◆ **Provided records**
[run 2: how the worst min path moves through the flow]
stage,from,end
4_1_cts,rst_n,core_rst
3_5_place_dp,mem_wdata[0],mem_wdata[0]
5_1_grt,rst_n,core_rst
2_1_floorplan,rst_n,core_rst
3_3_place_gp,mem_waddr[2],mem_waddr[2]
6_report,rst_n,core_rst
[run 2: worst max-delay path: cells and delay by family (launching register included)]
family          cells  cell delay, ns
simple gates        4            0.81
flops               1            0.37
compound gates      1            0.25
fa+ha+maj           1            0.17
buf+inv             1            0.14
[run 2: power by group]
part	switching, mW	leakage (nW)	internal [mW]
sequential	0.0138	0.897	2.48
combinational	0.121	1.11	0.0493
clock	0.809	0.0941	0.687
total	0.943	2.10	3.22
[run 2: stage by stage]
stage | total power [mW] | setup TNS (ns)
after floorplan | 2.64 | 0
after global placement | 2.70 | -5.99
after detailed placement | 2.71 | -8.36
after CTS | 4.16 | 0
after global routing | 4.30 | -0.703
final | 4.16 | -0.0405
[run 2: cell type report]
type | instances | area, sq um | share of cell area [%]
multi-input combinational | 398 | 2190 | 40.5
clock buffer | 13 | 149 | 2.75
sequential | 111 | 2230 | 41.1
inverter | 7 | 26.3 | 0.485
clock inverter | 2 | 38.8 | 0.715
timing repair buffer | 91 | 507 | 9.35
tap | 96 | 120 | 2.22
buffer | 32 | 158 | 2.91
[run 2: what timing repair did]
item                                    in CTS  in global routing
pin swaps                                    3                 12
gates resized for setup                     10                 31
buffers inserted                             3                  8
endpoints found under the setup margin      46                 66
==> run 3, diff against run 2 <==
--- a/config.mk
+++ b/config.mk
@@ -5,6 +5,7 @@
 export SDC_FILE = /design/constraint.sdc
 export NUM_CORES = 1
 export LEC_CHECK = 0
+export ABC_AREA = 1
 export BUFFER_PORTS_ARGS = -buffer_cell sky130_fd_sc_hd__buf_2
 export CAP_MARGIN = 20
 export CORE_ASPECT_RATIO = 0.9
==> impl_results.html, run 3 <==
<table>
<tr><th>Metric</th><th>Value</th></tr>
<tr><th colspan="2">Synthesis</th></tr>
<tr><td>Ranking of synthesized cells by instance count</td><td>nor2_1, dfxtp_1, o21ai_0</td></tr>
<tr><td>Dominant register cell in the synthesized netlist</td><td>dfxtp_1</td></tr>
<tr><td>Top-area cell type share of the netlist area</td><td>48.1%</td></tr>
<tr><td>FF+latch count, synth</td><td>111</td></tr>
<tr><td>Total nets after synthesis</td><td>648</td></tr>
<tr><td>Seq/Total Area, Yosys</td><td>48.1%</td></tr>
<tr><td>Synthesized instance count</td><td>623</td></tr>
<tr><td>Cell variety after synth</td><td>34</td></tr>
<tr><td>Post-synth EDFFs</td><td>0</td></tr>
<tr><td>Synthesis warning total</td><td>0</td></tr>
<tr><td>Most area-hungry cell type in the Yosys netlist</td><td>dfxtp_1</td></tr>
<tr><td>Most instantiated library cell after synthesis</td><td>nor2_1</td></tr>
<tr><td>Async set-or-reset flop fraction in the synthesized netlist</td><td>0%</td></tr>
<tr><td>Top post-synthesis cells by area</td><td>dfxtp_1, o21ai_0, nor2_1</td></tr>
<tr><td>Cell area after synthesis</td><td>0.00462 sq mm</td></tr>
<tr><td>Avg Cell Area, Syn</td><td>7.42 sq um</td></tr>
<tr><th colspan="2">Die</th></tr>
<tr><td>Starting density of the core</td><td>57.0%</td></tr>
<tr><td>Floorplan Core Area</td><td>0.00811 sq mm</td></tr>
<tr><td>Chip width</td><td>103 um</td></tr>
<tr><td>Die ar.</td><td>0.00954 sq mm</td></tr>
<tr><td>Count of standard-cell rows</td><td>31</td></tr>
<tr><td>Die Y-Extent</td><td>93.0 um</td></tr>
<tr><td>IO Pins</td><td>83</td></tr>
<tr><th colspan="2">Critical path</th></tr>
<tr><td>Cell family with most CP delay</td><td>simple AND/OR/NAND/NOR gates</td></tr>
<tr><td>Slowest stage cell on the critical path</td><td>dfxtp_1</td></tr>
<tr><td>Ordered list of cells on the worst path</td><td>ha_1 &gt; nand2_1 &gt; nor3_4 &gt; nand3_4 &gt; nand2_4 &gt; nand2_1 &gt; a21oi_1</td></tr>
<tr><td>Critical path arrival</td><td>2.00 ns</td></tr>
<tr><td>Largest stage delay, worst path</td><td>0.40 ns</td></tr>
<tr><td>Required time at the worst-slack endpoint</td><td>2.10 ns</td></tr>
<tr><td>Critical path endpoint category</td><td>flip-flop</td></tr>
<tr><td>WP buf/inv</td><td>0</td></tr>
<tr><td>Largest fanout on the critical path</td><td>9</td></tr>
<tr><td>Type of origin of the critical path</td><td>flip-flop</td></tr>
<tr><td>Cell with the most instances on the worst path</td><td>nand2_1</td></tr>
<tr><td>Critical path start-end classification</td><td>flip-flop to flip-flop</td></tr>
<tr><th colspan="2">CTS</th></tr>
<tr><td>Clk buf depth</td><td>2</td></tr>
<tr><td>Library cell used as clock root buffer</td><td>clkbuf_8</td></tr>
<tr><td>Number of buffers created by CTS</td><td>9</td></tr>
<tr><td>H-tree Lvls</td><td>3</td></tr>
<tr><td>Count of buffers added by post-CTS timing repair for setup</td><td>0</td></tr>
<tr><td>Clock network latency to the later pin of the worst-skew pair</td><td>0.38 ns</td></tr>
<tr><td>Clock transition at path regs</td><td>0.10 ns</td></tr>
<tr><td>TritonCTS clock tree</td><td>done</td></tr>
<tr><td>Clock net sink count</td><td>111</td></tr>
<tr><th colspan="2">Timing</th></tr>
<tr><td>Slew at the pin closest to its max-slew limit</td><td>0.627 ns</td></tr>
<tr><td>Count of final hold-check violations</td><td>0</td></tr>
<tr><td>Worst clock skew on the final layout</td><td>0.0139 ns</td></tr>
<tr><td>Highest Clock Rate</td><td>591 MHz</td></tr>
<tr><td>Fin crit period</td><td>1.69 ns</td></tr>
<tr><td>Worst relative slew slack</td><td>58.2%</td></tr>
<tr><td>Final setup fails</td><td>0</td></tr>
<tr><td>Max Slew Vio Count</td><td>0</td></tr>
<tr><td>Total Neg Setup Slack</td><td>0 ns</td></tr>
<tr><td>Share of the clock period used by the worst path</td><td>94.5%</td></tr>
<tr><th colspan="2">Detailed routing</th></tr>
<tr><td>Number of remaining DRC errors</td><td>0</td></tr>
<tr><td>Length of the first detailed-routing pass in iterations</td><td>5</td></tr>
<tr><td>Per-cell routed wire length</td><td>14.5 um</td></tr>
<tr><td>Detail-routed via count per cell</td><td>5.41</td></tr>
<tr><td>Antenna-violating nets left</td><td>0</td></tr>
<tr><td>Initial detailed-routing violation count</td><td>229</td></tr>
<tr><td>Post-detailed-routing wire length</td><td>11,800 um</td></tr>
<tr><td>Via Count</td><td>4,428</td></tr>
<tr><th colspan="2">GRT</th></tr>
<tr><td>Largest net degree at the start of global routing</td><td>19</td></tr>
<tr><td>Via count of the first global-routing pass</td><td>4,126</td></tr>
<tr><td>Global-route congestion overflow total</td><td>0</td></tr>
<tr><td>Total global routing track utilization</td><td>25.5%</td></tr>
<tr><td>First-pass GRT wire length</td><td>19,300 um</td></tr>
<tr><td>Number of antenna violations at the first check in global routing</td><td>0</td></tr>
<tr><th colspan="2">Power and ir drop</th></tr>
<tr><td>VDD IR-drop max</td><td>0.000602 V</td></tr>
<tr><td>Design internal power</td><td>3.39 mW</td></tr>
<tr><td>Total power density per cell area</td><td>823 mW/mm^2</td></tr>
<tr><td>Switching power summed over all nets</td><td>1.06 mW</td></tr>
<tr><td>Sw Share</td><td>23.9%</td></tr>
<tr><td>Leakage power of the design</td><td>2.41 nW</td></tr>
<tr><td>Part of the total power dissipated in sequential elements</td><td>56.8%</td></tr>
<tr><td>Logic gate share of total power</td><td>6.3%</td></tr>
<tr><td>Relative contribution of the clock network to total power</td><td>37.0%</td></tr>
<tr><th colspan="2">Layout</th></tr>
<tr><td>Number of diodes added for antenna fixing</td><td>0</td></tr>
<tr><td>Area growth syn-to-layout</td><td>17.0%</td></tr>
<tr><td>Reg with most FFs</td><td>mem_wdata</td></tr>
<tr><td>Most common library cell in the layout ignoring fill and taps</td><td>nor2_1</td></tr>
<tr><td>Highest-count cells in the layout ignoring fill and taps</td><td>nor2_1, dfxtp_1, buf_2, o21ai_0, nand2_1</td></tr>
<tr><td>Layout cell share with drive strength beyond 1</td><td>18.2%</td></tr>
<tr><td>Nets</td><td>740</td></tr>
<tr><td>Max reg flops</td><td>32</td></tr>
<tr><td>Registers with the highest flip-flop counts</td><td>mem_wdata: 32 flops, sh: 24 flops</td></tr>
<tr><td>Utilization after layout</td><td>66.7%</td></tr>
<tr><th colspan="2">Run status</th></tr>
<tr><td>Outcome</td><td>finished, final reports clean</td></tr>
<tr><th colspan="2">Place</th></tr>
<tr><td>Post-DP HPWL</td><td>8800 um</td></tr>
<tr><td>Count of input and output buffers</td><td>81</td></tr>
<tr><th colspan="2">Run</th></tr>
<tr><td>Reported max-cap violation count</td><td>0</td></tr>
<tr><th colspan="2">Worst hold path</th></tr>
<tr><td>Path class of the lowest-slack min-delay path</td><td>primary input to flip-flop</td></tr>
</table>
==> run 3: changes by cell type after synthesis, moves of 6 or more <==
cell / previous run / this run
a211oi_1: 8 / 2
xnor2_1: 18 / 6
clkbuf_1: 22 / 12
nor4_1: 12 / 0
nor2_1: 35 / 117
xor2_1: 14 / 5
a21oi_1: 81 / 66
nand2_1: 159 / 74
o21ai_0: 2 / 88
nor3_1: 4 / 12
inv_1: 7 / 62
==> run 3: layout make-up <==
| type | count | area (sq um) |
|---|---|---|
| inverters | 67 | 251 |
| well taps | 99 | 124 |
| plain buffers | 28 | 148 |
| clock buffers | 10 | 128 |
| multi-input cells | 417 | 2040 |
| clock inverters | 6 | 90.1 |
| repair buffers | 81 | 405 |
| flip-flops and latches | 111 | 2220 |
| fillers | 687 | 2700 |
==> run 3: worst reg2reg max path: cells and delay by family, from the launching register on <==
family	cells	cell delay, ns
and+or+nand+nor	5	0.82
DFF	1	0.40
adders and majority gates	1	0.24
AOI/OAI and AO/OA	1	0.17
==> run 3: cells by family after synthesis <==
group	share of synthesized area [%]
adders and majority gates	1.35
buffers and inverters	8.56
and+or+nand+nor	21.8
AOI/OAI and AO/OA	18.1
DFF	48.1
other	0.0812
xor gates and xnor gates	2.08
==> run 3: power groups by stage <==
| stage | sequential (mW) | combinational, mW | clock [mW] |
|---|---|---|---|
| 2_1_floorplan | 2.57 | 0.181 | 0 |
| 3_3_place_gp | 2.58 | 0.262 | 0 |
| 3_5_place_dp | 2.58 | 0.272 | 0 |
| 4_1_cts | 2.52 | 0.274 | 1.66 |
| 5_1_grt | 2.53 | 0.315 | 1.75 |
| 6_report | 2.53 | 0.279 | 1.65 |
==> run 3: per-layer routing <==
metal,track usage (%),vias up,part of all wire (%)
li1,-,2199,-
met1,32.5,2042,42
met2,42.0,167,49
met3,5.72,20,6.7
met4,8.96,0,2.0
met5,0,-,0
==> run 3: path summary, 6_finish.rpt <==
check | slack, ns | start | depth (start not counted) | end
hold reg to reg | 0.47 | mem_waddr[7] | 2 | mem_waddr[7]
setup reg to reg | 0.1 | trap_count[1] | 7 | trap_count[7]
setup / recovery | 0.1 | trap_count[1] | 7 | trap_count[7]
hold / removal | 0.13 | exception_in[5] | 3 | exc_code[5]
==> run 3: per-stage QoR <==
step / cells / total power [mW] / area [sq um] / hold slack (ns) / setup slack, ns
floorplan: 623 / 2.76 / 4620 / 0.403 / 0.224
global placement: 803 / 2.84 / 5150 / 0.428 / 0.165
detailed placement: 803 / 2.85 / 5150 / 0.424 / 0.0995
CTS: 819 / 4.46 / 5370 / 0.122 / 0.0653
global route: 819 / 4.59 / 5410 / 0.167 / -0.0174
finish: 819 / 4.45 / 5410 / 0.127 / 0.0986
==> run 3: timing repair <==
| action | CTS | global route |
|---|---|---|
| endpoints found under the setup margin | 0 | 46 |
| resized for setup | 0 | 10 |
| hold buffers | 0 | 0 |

* * *

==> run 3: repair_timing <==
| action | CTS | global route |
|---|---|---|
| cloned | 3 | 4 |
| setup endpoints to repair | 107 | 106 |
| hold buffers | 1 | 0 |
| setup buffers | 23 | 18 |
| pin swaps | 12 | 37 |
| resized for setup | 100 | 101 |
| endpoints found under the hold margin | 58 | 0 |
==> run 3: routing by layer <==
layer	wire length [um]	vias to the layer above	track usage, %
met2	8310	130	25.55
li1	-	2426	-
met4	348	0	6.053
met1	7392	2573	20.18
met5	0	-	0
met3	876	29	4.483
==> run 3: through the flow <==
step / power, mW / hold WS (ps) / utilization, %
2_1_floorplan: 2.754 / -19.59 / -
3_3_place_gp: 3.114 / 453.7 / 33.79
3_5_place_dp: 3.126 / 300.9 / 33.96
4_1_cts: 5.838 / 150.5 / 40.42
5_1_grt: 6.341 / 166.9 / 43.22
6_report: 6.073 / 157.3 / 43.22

...

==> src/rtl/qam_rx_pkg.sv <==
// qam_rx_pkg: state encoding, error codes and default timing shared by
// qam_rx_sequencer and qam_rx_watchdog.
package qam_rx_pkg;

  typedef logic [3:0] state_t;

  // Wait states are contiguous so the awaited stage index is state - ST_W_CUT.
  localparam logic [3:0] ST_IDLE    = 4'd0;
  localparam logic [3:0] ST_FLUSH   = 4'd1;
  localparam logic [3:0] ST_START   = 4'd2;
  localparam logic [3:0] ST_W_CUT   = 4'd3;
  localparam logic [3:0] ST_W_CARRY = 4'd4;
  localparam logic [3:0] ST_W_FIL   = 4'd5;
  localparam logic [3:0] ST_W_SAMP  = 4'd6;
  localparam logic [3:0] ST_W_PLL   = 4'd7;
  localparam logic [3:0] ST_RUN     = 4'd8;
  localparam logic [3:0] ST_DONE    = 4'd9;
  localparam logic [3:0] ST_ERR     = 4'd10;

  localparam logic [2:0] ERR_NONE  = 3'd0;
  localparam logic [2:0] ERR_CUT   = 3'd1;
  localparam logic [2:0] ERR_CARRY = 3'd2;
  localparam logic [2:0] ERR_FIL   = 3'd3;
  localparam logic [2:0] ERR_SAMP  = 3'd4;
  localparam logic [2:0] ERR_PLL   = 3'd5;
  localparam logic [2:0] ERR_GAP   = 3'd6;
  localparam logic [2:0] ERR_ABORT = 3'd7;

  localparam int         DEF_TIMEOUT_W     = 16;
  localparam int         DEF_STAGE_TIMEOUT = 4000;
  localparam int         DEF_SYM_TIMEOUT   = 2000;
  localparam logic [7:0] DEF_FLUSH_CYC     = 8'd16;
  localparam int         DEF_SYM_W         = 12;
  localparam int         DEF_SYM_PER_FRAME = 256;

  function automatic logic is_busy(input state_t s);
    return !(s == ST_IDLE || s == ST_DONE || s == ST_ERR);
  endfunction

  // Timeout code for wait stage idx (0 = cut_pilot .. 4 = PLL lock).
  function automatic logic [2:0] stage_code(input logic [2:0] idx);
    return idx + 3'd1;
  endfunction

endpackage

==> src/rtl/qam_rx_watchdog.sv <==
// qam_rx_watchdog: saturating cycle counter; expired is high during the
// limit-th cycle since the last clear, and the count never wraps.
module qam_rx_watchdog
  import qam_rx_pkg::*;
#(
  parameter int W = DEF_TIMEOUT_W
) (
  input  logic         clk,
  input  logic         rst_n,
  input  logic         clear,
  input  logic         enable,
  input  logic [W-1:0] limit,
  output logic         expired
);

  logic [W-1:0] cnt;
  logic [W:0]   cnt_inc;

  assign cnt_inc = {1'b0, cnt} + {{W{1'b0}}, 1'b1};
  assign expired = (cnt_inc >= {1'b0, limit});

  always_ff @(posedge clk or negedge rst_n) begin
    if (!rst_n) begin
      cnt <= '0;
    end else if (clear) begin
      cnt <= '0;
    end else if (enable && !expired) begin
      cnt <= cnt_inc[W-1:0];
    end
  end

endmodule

◆ **Work request**
All lines above between those holding "<tr><td>Ordered list of" and "<tr><td>Count of buffers", inclusive, must be set down unchanged, and no other line may be included.

◆ **Written solution**
<tr><td>Ordered list of cells on the worst path</td><td>ha_1 &gt; nand2_1 &gt; nor3_4 &gt; nand3_4 &gt; nand2_4 &gt; nand2_1 &gt; a21oi_1</td></tr>
<tr><td>Critical path arrival</td><td>2.00 ns</td></tr>
<tr><td>Largest stage delay, worst path</td><td>0.40 ns</td></tr>
<tr><td>Required time at the worst-slack endpoint</td><td>2.10 ns</td></tr>
<tr><td>Critical path endpoint category</td><td>flip-flop</td></tr>
<tr><td>WP buf/inv</td><td>0</td></tr>
<tr><td>Largest fanout on the critical path</td><td>9</td></tr>
<tr><td>Type of origin of the critical path</td><td>flip-flop</td></tr>
<tr><td>Cell with the most instances on the worst path</td><td>nand2_1</td></tr>
<tr><td>Critical path start-end classification</td><td>flip-flop to flip-flop</td></tr>
<tr><th colspan="2">CTS</th></tr>
<tr><td>Clk buf depth</td><td>2</td></tr>
<tr><td>Library cell used as clock root buffer</td><td>clkbuf_8</td></tr>
<tr><td>Number of buffers created by CTS</td><td>9</td></tr>
<tr><td>H-tree Lvls</td><td>3</td></tr>
<tr><td>Count of buffers added by post-CTS timing repair for setup</td><td>0</td></tr>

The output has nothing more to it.